JO: “São importantes por que no futuro todos sem exceção poderão ter estes

registros como fonte de inspiração! Daqui há mil anos, enquanto o mundo for mundo, enquanto existir o planeta...enfim, eternamente as pessoas poderão ir lá e ver como eram as coisas! Tudo que registramos são de extrema importância!!! Imagine se tivéssemos hoje os registros em vídeo por exemplo da chegada dos reis magos visitando aquele menino que nasceu em Belém e, que mudou o mundo!Isso me lembra a frase de um filme que adoro "Gladiador". Em um determinado momento o protagonista diz: "O que fazemos na vida ecoa na eternidade!" Não sei se esta frase pertence ao filme ou se foi apenas usada ali, retirada de algum livro, poema, sei lá, não importa, mas tem tudo a ver com o que todos nós fazemos, construindo história! Registrando o que se passa naqueles 6,7 dias estamos fazendo exatamente isso! Estamos deixando todo este trabalho ecoando na história, inclusive este seu trabalho maravilhoso Pri! Tenho certeza absoluta que ficara pra sempre eternizado pra todos nós como algo incrível e inimaginável até você tomar a decisão de fazê-lo! Fica aqui meu obrigado a você e a todos que de alguma forma te ajudam, colaborando com informações para que

estas sejam também eternizadas! Só a título de esclarecimento, o meu primo ai de Bento Quirino faleceu ano passado, era o Zé Olímpio! Que Deus o tenha num bom lugar! E, em 1985 (Tenho quase certeza ok (risos), a primeira vez que sai numa cia de reis foi na Cia do Tiaozão, lá de Cássia dos Coqueiros, o festeiro na ocasião era o Hélio Ramos...me lembro que os tios Prudêncios estavam todos com ele e fui atrás (risos) ... no ano seguinte, se não me falha a memória, foi a festa lá do "Oi D'agua" (risos). ”

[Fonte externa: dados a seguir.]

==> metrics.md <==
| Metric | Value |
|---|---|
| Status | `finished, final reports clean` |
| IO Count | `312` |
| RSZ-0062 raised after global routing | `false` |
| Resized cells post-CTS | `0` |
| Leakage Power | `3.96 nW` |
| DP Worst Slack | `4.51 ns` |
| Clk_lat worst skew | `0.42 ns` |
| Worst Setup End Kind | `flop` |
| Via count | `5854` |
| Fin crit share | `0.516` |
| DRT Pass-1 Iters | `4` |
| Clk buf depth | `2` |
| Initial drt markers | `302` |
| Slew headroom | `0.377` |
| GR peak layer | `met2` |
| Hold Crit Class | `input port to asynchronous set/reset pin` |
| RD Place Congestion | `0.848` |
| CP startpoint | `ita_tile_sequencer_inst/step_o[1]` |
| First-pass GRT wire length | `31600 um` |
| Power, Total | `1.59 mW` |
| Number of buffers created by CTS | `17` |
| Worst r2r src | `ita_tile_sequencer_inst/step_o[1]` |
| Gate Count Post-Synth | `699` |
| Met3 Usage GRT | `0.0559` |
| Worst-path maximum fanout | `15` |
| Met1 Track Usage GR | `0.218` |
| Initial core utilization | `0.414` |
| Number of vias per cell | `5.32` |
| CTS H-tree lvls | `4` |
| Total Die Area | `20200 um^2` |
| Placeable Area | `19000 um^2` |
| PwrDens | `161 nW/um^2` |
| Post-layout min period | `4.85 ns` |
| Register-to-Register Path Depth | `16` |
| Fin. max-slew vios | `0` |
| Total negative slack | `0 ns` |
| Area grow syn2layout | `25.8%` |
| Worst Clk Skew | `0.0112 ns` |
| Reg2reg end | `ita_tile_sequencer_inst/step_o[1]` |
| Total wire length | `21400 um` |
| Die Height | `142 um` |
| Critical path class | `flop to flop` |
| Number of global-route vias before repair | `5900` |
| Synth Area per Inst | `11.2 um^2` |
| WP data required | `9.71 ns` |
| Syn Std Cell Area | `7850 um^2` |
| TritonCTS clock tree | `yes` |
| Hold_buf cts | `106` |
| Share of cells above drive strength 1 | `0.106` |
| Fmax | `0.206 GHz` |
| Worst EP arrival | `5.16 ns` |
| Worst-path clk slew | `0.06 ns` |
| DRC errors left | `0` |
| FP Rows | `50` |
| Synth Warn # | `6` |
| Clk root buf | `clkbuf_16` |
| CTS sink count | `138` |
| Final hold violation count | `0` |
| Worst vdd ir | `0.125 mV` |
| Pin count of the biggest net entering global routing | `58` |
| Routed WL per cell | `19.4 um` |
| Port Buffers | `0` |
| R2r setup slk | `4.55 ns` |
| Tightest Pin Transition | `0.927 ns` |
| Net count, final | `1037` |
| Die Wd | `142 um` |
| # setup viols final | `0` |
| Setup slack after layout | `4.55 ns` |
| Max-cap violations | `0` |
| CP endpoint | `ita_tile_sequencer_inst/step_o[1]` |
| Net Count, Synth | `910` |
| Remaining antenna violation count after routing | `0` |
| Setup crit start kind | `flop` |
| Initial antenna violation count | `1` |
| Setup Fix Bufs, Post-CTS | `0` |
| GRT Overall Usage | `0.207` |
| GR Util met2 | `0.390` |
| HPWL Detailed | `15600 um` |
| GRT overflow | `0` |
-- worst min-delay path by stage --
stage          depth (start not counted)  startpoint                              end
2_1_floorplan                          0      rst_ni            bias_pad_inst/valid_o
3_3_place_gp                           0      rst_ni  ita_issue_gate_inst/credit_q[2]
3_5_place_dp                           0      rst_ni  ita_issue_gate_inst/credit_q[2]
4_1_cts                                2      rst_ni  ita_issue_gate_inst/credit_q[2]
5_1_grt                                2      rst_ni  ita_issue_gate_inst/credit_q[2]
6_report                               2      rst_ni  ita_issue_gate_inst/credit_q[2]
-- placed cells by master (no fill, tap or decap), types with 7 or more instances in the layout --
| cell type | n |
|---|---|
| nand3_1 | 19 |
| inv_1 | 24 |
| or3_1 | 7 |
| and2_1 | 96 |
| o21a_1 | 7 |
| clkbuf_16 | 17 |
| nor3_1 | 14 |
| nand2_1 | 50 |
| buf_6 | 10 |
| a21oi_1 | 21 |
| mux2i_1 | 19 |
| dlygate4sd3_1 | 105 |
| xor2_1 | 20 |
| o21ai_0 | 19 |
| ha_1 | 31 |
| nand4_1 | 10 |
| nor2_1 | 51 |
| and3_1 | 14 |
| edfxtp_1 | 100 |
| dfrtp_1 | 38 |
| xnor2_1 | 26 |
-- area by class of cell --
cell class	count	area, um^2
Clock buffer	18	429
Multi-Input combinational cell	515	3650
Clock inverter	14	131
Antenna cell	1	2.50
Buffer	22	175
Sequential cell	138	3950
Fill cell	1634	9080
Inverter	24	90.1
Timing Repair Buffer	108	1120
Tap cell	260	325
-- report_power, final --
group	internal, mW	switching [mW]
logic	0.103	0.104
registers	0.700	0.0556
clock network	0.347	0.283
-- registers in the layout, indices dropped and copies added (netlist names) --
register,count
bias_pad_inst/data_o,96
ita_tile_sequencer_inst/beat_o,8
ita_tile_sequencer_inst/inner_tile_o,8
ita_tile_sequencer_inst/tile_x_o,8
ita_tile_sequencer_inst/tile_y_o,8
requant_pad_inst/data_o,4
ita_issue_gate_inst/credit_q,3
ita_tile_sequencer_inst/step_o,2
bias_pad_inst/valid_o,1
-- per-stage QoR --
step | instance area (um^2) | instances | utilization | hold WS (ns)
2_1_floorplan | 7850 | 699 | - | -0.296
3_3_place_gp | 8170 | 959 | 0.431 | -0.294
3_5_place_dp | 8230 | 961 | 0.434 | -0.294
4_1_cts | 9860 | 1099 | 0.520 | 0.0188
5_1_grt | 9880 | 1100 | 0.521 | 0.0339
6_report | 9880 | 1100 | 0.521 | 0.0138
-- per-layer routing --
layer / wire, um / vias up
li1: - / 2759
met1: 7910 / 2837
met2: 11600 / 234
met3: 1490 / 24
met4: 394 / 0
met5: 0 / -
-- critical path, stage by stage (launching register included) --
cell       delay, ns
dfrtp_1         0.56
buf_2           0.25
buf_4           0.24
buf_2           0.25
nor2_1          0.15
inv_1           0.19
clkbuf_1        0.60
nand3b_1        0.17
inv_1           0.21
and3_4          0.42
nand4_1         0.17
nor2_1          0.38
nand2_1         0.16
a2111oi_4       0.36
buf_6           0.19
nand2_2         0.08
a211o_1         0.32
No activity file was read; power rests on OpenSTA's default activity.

Pedro Paulo (PP): “As gravações são importantes sim, você ouvindo, eu até

não gosto, de vez em quando eu escuto aquilo que eu canto sabe, mas você ouve, você corrige falhas. É... as suas falas, a cantoria, dá pra você corrigir um monte de coisa. Porque tudo que você canta em qualquer situação, é uma sequência de palavras, uma sequência de coisas. Não dá pra ficar cantando saltiados, você tem que pegar uma linha, começo e fim. Então a gravação é importante, pra você evitar ser repetitivo, as vezes você escuta uma gravação e fala “opa, tô repetindo aí né...”. É muito importante. ”

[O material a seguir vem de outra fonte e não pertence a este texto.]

**config.mk**
```make
export PLATFORM = sky130hd
export DESIGN_NAME = ppu_top
export DESIGN_NICKNAME = d
export VERILOG_FILES = /design/src/design/ppu_pkg.sv /design/src/design/ppu_color_out.sv /design/src/design/ppu_reg_decode.sv /design/src/design/ppu_scroll.sv /design/src/design/ppu_timing.sv /design/src/design/ppu_top.sv /design/src/design/ppu_vram_port.sv
export VERILOG_INCLUDE_DIRS = /design/src /design/src/design
export SDC_FILE = /design/constraint.sdc
export NUM_CORES = 1
export LEC_CHECK = 0
export BUFFER_PORTS_ARGS = -buffer_cell sky130_fd_sc_hd__buf_2
export CELL_PAD_IN_SITES_DETAIL_PLACEMENT = 1
export CELL_PAD_IN_SITES_GLOBAL_PLACEMENT = 2
export CORE_UTILIZATION = 34
export CTS_BUF_LIST = sky130_fd_sc_hd__clkbuf_16
export DETAILED_ROUTE_END_ITERATION = 6
export GPL_ROUTABILITY_DRIVEN = 0
export MAX_ROUTING_LAYER = met4
export PLACE_DENSITY = 0.73
export SLEW_MARGIN = 20
export SYNTH_ARGS = -nofsm -noshare
export SYNTH_HDL_FRONTEND = slang
export SYNTH_SLANG_ARGS = --single-unit
```
**constraint.sdc**
```tcl
create_clock -name clk -period 2.75 [get_ports clk]
set_input_delay 0.1375 -clock clk [delete_from_list [all_inputs] [get_ports clk]]
set_output_delay 0.1375 -clock clk [all_outputs]
set_load 0.005 [all_outputs]
```
**src/design/ppu_consts.svh**
```systemverilog
/* Fixed console constants for the picture unit
   Register numbers, line and cycle limits, VRAM address fields and the power-up palette */
`ifndef PPU_CONSTS_SVH
`define PPU_CONSTS_SVH

// CPU register window selected by the low 3 address bits
`define PPU_REG_CTRL      3'd0
`define PPU_REG_MASK      3'd1
`define PPU_REG_STATUS    3'd2
`define PPU_REG_OAM_ADDR  3'd3  // Sprite registers have no effect
`define PPU_REG_OAM_DATA  3'd4
`define PPU_REG_SCROLL    3'd5
`define PPU_REG_ADDR      3'd6
`define PPU_REG_DATA      3'd7

`define PPU_LAST_VISIBLE_LINE  9'd239
`define PPU_VBLANK_START_LINE  9'd240  // Idle line before vblank
`define PPU_VBLANK_END_LINE    9'd260
`define PPU_PRE_RENDER_LINE    9'd511  // Line -1

`define PPU_LAST_CYCLE_GROUP   6'd42   // Cycles 336..343
`define PPU_HSCROLL_COPY_CYCLE 9'd256
`define PPU_VSCROLL_INC_CYCLE  9'd251
`define PPU_VCOPY_CYCLE        9'd304

`define PPU_NAME_TABLE_BASE    2'b10   // 0x2000 region
`define PPU_ATTR_OFFSET        4'b1111 // Attribute block at 0x3C0 in each table
`define PPU_PALETTE_PAGE       6'h3F

`define PPU_PALETTE_INIT { \
  6'h0F, 6'h2C, 6'h10, 6'h1C, 6'h0F, 6'h37, 6'h27, 6'h07, \
  6'h0F, 6'h28, 6'h16, 6'h07, 6'h0F, 6'h28, 6'h0F, 6'h2C, \
  6'h0F, 6'h0F, 6'h2C, 6'h11, 6'h0F, 6'h0F, 6'h20, 6'h38, \
  6'h0F, 6'h0F, 6'h15, 6'h27, 6'h0F, 6'h0F, 6'h11, 6'h3C}

`endif

```
**src/design/ppu_pkg.sv**
```systemverilog
/* Shared types for the picture unit RTL
   Width typedefs and the packed bundles passed between the blocks */
package ppu_pkg;

  typedef logic [8:0]  scanline_t;  // 511 is the pre-render line
  typedef logic [8:0]  cycle_t;     // Pixel cycle in the line
  typedef logic [13:0] vram_addr_t;
  typedef logic [14:0] loopy_t;     // Fine Y in bits 14:12
  typedef logic [7:0]  reg_data_t;
  typedef logic [5:0]  color_t;
  typedef logic [4:0]  pal_addr_t;
  typedef logic [3:0]  bg_pixel_t;  // Attribute pair over pattern pair

  // CPU side of the register window
  typedef struct packed {
    logic [2:0] ain;   // Register number
    reg_data_t  din;
    logic       read;
    logic       write;
  } cpu_bus_s;

  // One-cycle register access strobes
  typedef struct packed {
    logic ctrl_wr;
    logic mask_wr;
    logic status_rd;
    logic scroll_wr;
    logic addr_wr;
    logic data_rd;
    logic data_wr;
  } reg_access_s;

  typedef struct packed {
    logic grayscale;
    logic playfield_clip;    // Show background in the left 8 pixels
    logic enable_playfield;
  } mask_s;

  typedef struct packed {
    scanline_t scanline;
    cycle_t    cycle;
    logic      is_pre_render;
    logic      end_of_line;          // Last cycle of the line
    logic      at_last_cycle_group;
    logic      entering_vblank;      // Last cycle of line 240
    logic      exiting_vblank;       // Last cycle of line 260
  } timing_s;

endpackage

```
**src/design/ppu_color_out.sv**
```systemverilog
/* Palette RAM and CPU read path
   Maps background pixels to colors and muxes status, palette and buffered VRAM data */
`timescale 1ns/1ns
`include "ppu_consts.svh"

module ppu_color_out import ppu_pkg::*; (
  input  logic        clk,
  input  logic        reset,
  input  reg_access_s acc,
  input  logic [2:0]  cpu_ain,
  input  reg_data_t   din,
  input  logic        is_rendering,
  input  logic        pal_access,
  input  loopy_t      loopy,
  input  bg_pixel_t   bg_pixel,
  input  mask_s       mask,
  input  reg_data_t   status_byte,
  input  logic        vram_r,
  input  reg_data_t   vram_din,
  output color_t      color,
  output reg_data_t   dout
);

  color_t [0:31] pal_mem;
  pal_addr_t     pal_idx;
  pal_addr_t     pal_rd_idx;  // Entry 0 of every group folds to the backdrop
  color_t        pal_color;
  logic          pal_wr;
  logic          rd_pending;  // VRAM data arrives the cycle after vram_r
  reg_data_t     read_buf;

  always_comb begin
    if (is_rendering) begin
      pal_idx = {1'b0, bg_pixel};
    end else if (pal_access) begin
      pal_idx = loopy[4:0];
    end else begin
      pal_idx = '0;  // Backdrop while idle
    end
  end

  assign pal_rd_idx = (pal_idx[1:0] == 2'b00) ? '0 : pal_idx;
  assign pal_color  = pal_mem[pal_rd_idx];

  // Entries 4, 8 and 12 of each half are not writable
  assign pal_wr = acc.data_wr && pal_access &&
                  !((pal_idx[3:2] != 2'b00) && (pal_idx[1:0] == 2'b00));

  always_ff @(posedge clk) begin
    if (reset) begin
      pal_mem <= `PPU_PALETTE_INIT;
    end else if (pal_wr) begin
      pal_mem[pal_rd_idx] <= din[5:0];
    end
  end

  assign color = mask.grayscale ? {pal_color[5:4], 4'b0000} : pal_color;

  always_ff @(posedge clk) begin
    if (reset) begin
      rd_pending <= 1'b0;
      read_buf   <= '0;
    end else begin
      rd_pending <= vram_r;
      if (rd_pending) read_buf <= vram_din;
    end
  end

  // Palette reads bypass the buffer
  always_comb begin
    if (cpu_ain == `PPU_REG_STATUS) begin
      dout = status_byte;
    end else if (pal_access) begin
      dout = {2'b00, color};
    end else begin
      dout = read_buf;
    end
  end

endmodule

```
**src/design/ppu_reg_decode.sv**
```systemverilog
/* CPU register decode for the picture unit
   Turns bus cycles into access strobes and keeps control, mask and the vblank flag */
`timescale 1ns/1ns
`include "ppu_consts.svh"

module ppu_reg_decode import ppu_pkg::*; (
  input  logic        clk,
  input  logic        reset,
  input  cpu_bus_s    cpu,
  input  logic        entering_vblank,
  input  logic        exiting_vblank,
  output reg_access_s acc,
  output mask_s       mask,
  output logic        bg_patt,     // Background pattern table select
  output logic        addr_incr,   // Data port steps by 32 when set
  output logic        nmi,
  output reg_data_t   status_byte
);

  logic nmi_enable;   // Control bit 7
  logic vblank_flag;  // Status bit 7

  // Strobes follow the bus in the same cycle
  always_comb begin
    acc.ctrl_wr   = cpu.write && (cpu.ain == `PPU_REG_CTRL);
    acc.mask_wr   = cpu.write && (cpu.ain == `PPU_REG_MASK);
    acc.status_rd = cpu.read  && (cpu.ain == `PPU_REG_STATUS);
    acc.scroll_wr = cpu.write && (cpu.ain == `PPU_REG_SCROLL);
    acc.addr_wr   = cpu.write && (cpu.ain == `PPU_REG_ADDR);
    acc.data_rd   = cpu.read  && (cpu.ain == `PPU_REG_DATA);
    acc.data_wr   = cpu.write && (cpu.ain == `PPU_REG_DATA);
  end

  always_ff @(posedge clk) begin
    if (reset) begin
      bg_patt    <= 1'b0;
      addr_incr  <= 1'b0;
      nmi_enable <= 1'b0;
      mask       <= '0;
    end else begin
      if (acc.ctrl_wr) begin
        addr_incr  <= cpu.din[2];
        bg_patt    <= cpu.din[4];
        nmi_enable <= cpu.din[7];
      end
      if (acc.mask_wr) begin
        mask.grayscale        <= cpu.din[0];
        mask.playfield_clip   <= cpu.din[1];
        mask.enable_playfield <= cpu.din[3];
      end
    end
  end

  // Status read wins over a vblank entry in the same cycle
  always_ff @(posedge clk) begin
    if (reset) begin
      vblank_flag <= 1'b0;
    end else if (acc.status_rd || exiting_vblank) begin
      vblank_flag <= 1'b0;
    end else if (entering_vblank) begin
      vblank_flag <= 1'b1;
    end
  end

  assign nmi         = vblank_flag && nmi_enable;
  assign status_byte = {vblank_flag, 7'b0000000};  // Sprite hit and overflow read as zero

endmodule

```
**src/design/ppu_scroll.sv**
```systemverilog
/* Loopy scroll and VRAM address registers
   Current and temporary address, fine X and the shared write latch of scroll and address */
`timescale 1ns/1ns
`include "ppu_consts.svh"

module ppu_scroll import ppu_pkg::*; (
  input  logic        clk,
  input  logic        reset,
  input  reg_access_s acc,
  input  reg_data_t   din,
  input  logic        addr_incr,
  input  timing_s     tm,
  input  logic        is_rendering,
  output loopy_t      loopy,
  output logic [2:0]  fine_x
);

  loopy_t     cur_addr;   // v
  loopy_t     tmp_addr;   // t
  logic [2:0] fine_x_q;
  logic       second_wr;  // Set between first and second write
  cycle_t     cyc;
  logic       coarse_x_step;

  assign cyc = tm.cycle;

  // Step after each attribute fetch, visible part plus the two prefetch tiles
  assign coarse_x_step = (cyc[2:0] == 3'd3) &&
                         ((cyc < `PPU_HSCROLL_COPY_CYCLE) ||
                          ((cyc >= 9'd320) && (cyc < 9'd336)));

  always_ff @(posedge clk) begin
    if (reset) begin
      cur_addr  <= '0;
      tmp_addr  <= '0;
      fine_x_q  <= '0;
      second_wr <= 1'b0;
    end else begin
      if (is_rendering) begin
        if (coarse_x_step) begin
          cur_addr[4:0] <= cur_addr[4:0] + 5'd1;
          cur_addr[10]  <= cur_addr[10] ^ (cur_addr[4:0] == 5'd31);  // Next table
        end
        if (cyc == `PPU_VSCROLL_INC_CYCLE) begin
          cur_addr[14:12] <= cur_addr[14:12] + 3'd1;
          if (cur_addr[14:12] == 3'd7) begin  // Fine Y wraps into coarse Y
            if (cur_addr[9:5] == 5'd29) begin
              cur_addr[9:5] <= 5'd0;
              cur_addr[11]  <= !cur_addr[11];
            end else begin
              cur_addr[9:5] <= cur_addr[9:5] + 5'd1;
            end
          end
        end
        if (cyc == `PPU_HSCROLL_COPY_CYCLE) begin
          {cur_addr[10], cur_addr[4:0]} <= {tmp_addr[10], tmp_addr[4:0]};
        end
        if ((cyc == `PPU_VCOPY_CYCLE) && tm.is_pre_render) begin
          cur_addr <= tmp_addr;  // Whole frame origin
        end
      end
      if (acc.ctrl_wr) begin
        tmp_addr[11:10] <= din[1:0];  // Base name table
      end else if (acc.scroll_wr) begin
        if (!second_wr) begin
          tmp_addr[4:0] <= din[7:3];
          fine_x_q      <= din[2:0];
        end else begin
          tmp_addr[9:5]   <= din[7:3];
          tmp_addr[14:12] <= din[2:0];
        end
        second_wr <= !second_wr;
      end else if (acc.addr_wr) begin
        if (!second_wr) begin
          tmp_addr[13:8] <= din[5:0];
          tmp_addr[14]   <= 1'b0;
        end else begin
          tmp_addr[7:0] <= din;
          cur_addr      <= {tmp_addr[14:8], din};
        end
        second_wr <= !second_wr;
      end else if (acc.status_rd) begin
        second_wr <= 1'b0;
      end else if ((acc.data_rd || acc.data_wr) && !is_rendering) begin
        cur_addr <= cur_addr + (addr_incr ? 15'd32 : 15'd1);
      end
    end
  end

  assign loopy  = cur_addr;
  assign fine_x = fine_x_q;

endmodule

```
**src/design/ppu_timing.sv**
```systemverilog
/* Scanline and pixel cycle counters
   Also keeps the vblank level and the odd-frame toggle that shortens the pre-render line */
`timescale 1ns/1ns
`include "ppu_consts.svh"

module ppu_timing import ppu_pkg::*; (
  input  logic    clk,
  input  logic    reset,
  input  logic    enable_playfield,
  output timing_s tm,
  output logic    is_rendering
);

  scanline_t scanline;
  cycle_t    cycle;
  logic      is_in_vblank;
  logic      odd_frame;     // Toggles once per frame
  logic      end_of_line;
  logic      last_group;

  assign last_group = (cycle[8:3] == `PPU_LAST_CYCLE_GROUP);

  // Odd frames drop the last cycle of the pre-render line while rendering
  always_comb begin
    if ((scanline == `PPU_PRE_RENDER_LINE) && odd_frame && is_rendering) begin
      end_of_line = last_group && (cycle[3:0] == 4'd3);  // Cycle 339
    end else begin
      end_of_line = last_group && (cycle[3:0] == 4'd4);  // Cycle 340
    end
  end

  assign is_rendering = enable_playfield && !is_in_vblank &&
                        (scanline != `PPU_VBLANK_START_LINE);

  always_ff @(posedge clk) begin
    if (reset) begin
      cycle        <= '0;
      scanline     <= '0;
      is_in_vblank <= 1'b1;
      odd_frame    <= 1'b0;
    end else begin
      cycle <= end_of_line ? '0 : cycle + 9'd1;
      if (tm.entering_vblank) is_in_vblank <= 1'b1;
      else if (tm.exiting_vblank) is_in_vblank <= 1'b0;
      if (end_of_line) begin
        // 260 wraps to line -1, and -1 rolls over to 0
        scanline <= tm.exiting_vblank ? `PPU_PRE_RENDER_LINE : scanline + 9'd1;
      end
      if (tm.exiting_vblank) odd_frame <= !odd_frame;
    end
  end

  always_comb begin
    tm.scanline            = scanline;
    tm.cycle               = cycle;
    tm.is_pre_render       = (scanline == `PPU_PRE_RENDER_LINE);
    tm.end_of_line         = end_of_line;
    tm.at_last_cycle_group = last_group;
    tm.entering_vblank     = end_of_line && (scanline == `PPU_VBLANK_START_LINE);
    tm.exiting_vblank      = end_of_line && (scanline == `PPU_VBLANK_END_LINE);
  end

endmodule

```
**src/design/ppu_top.sv**
```systemverilog
/* Background picture unit top level
   One pixel per clock, CPU register window on one side and the VRAM bus on the other */
`timescale 1ns/1ns

module ppu_top (
  input  logic                 clk,
  input  logic                 reset,
  input  ppu_pkg::cpu_bus_s    cpu,
  input  ppu_pkg::reg_data_t   vram_din,
  output ppu_pkg::color_t      color,
  output ppu_pkg::reg_data_t   dout,
  output logic                 nmi,
  output logic                 vram_r,
  output logic                 vram_w,
  output ppu_pkg::vram_addr_t  vram_a,
  output ppu_pkg::reg_data_t   vram_dout,
  output ppu_pkg::scanline_t   scanline,
  output ppu_pkg::cycle_t      cycle
);

  ppu_pkg::reg_access_s acc;
  ppu_pkg::mask_s       mask;
  ppu_pkg::timing_s     tm;
  ppu_pkg::reg_data_t   status_byte;
  ppu_pkg::loopy_t      loopy;
  ppu_pkg::bg_pixel_t   bg_pixel;
  logic                 bg_patt;
  logic                 addr_incr;
  logic                 is_rendering;
  logic [2:0]           fine_x;
  logic                 pal_access;  // Loopy address in the palette page

  ppu_reg_decode u_decode (.clk, .reset, .cpu, .entering_vblank(tm.entering_vblank),
                           .exiting_vblank(tm.exiting_vblank), .acc, .mask, .bg_patt,
                           .addr_incr, .nmi, .status_byte);

  ppu_timing u_timing (.clk, .reset, .enable_playfield(mask.enable_playfield), .tm,
                       .is_rendering);

  ppu_scroll u_scroll (.clk, .reset, .acc, .din(cpu.din), .addr_incr, .tm, .is_rendering,
                       .loopy, .fine_x);

  ppu_vram_port u_vram (.clk, .reset, .acc, .tm, .is_rendering, .loopy, .fine_x, .bg_patt,
                        .mask, .vram_din, .vram_a, .vram_r, .vram_w, .pal_access, .bg_pixel);

  ppu_color_out u_color (.clk, .reset, .acc, .cpu_ain(cpu.ain), .din(cpu.din), .is_rendering,
                         .pal_access, .loopy, .bg_pixel, .mask, .status_byte, .vram_r,
                         .vram_din, .color, .dout);

  assign vram_dout = cpu.din;  // CPU data goes straight to the VRAM bus
  assign scanline  = tm.scanline;
  assign cycle     = tm.cycle;

endmodule

```
**src/design/ppu_vram_port.sv**
```systemverilog
/* Background fetch pipeline and VRAM bus control
   Fetches name, attribute and pattern bytes per tile and shifts them out by fine X */
`timescale 1ns/1ns
`include "ppu_consts.svh"

module ppu_vram_port import ppu_pkg::*; (
  input  logic        clk,
  input  logic        reset,
  input  reg_access_s acc,
  input  timing_s     tm,
  input  logic        is_rendering,
  input  loopy_t      loopy,
  input  logic [2:0]  fine_x,
  input  logic        bg_patt,
  input  mask_s       mask,
  input  reg_data_t   vram_din,
  output vram_addr_t  vram_a,
  output logic        vram_r,
  output logic        vram_w,
  output logic        pal_access,
  output bg_pixel_t   bg_pixel
);

  logic [15:0] patt_lo_pipe;  // Pattern plane 0
  logic [15:0] patt_hi_pipe;  // Pattern plane 1
  logic [8:0]  attr_lo_pipe;
  logic [8:0]  attr_hi_pipe;
  reg_data_t   name_byte;
  logic [1:0]  attr_bits;     // Quadrant of the attribute byte
  reg_data_t   patt_lo;
  logic [1:0]  attr_sel;
  logic [3:0]  pipe_idx;
  bg_pixel_t   raw_pixel;
  logic        show_bg;

  // Leftmost pixel sits in bit 0 of the pipes
  function automatic reg_data_t bit_rev(input reg_data_t b);
    reg_data_t r;
    for (int i = 0; i < 8; i++) r[i] = b[7 - i];
    return r;
  endfunction

  assign attr_sel = {loopy[6], loopy[1]};  // Coarse Y bit 1, coarse X bit 1

  always_ff @(posedge clk) begin
    if (reset) begin
      name_byte    <= '0;
      attr_bits    <= '0;
      patt_lo      <= '0;
      patt_lo_pipe <= '0;
      patt_hi_pipe <= '0;
      attr_lo_pipe <= '0;
      attr_hi_pipe <= '0;
    end else begin
      case (tm.cycle[2:0])
        3'd1: name_byte <= vram_din;
        3'd3: attr_bits <= vram_din[{attr_sel, 1'b0} +: 2];
        3'd5: patt_lo   <= vram_din;
        default: ;  // Plane 1 goes straight into the pipe at cycle 7
      endcase
      if (!tm.at_last_cycle_group) begin
        patt_lo_pipe[14:0] <= patt_lo_pipe[15:1];
        patt_hi_pipe[14:0] <= patt_hi_pipe[15:1];
        attr_lo_pipe[7:0]  <= attr_lo_pipe[8:1];
        attr_hi_pipe[7:0]  <= attr_hi_pipe[8:1];
        if (tm.cycle[2:0] == 3'd7) begin
          patt_lo_pipe[15:8] <= bit_rev(patt_lo);
          patt_hi_pipe[15:8] <= bit_rev(vram_din);
          attr_lo_pipe[8]    <= attr_bits[0];
          attr_hi_pipe[8]    <= attr_bits[1];
        end
      end
    end
  end

  assign pipe_idx  = {1'b0, fine_x};
  assign raw_pixel = {attr_hi_pipe[pipe_idx], attr_lo_pipe[pipe_idx],
                      patt_hi_pipe[pipe_idx], patt_lo_pipe[pipe_idx]};
  assign show_bg   = (mask.playfield_clip || (tm.cycle[7:3] != 5'd0)) && mask.enable_playfield;
  assign bg_pixel  = {raw_pixel[3:2], show_bg ? raw_pixel[1:0] : 2'b00};

  assign pal_access = (loopy[13:8] == `PPU_PALETTE_PAGE);

  // Fetch slot decides the address while rendering
  always_comb begin
    if (!is_rendering) begin
      vram_a = loopy[13:0];
    end else if (tm.cycle[2:1] == 2'd0) begin
      vram_a = {`PPU_NAME_TABLE_BASE, loopy[11:0]};  // Name byte
    end else if (tm.cycle[2:1] == 2'd1) begin
      vram_a = {`PPU_NAME_TABLE_BASE, loopy[11:10], `PPU_ATTR_OFFSET,
                loopy[9:7], loopy[4:2]};              // Attribute byte
    end else begin
      vram_a = {1'b0, bg_patt, name_byte, tm.cycle[1], loopy[14:12]};  // Pattern planes
    end
  end

  assign vram_r = acc.data_rd || (is_rendering && !tm.cycle[0] && !tm.end_of_line);
  assign vram_w = acc.data_wr && !pal_access && !is_rendering;

endmodule

```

Fábio Marcos (FM): “Eu acho que é importante sim, as gravações pra

Companhia. Principalmente vindo da família nossa, que é bem unida. A gente vê antepassados nosso, os entes queridos nossos, a gente vai sentido saudade tal. Também serve pra ver os erros, porque na hora ali a gente tá cantando ali, talvez não pode perceber, mas depois que você põe uma fita, um DVD pra vê ou escutar, você vai perceber o erro na voz, por que as vozes são todas duetadas entendeu. Então eu acho que serve também pra ver os erros. E também matar a saudade, matar a saudade de ver a trajetória da Companhia. Pra gente tem muito fundamento isso aí, é muito bom, é prazeroso, é gostoso, a gente tá vendo a Companhia de Reis nossa, aí pelas filmagens. ”

A partir das entrevistas podemos vera importância que o vídeo tem na manutenção e salvaguarda da memória do grupo e análise crítica da prática dos “fazedores”, pois permite ver e rever suas ações analisando-as para que no futuro possam aprimorar seus modos de fazer música e texto dentro da Folia.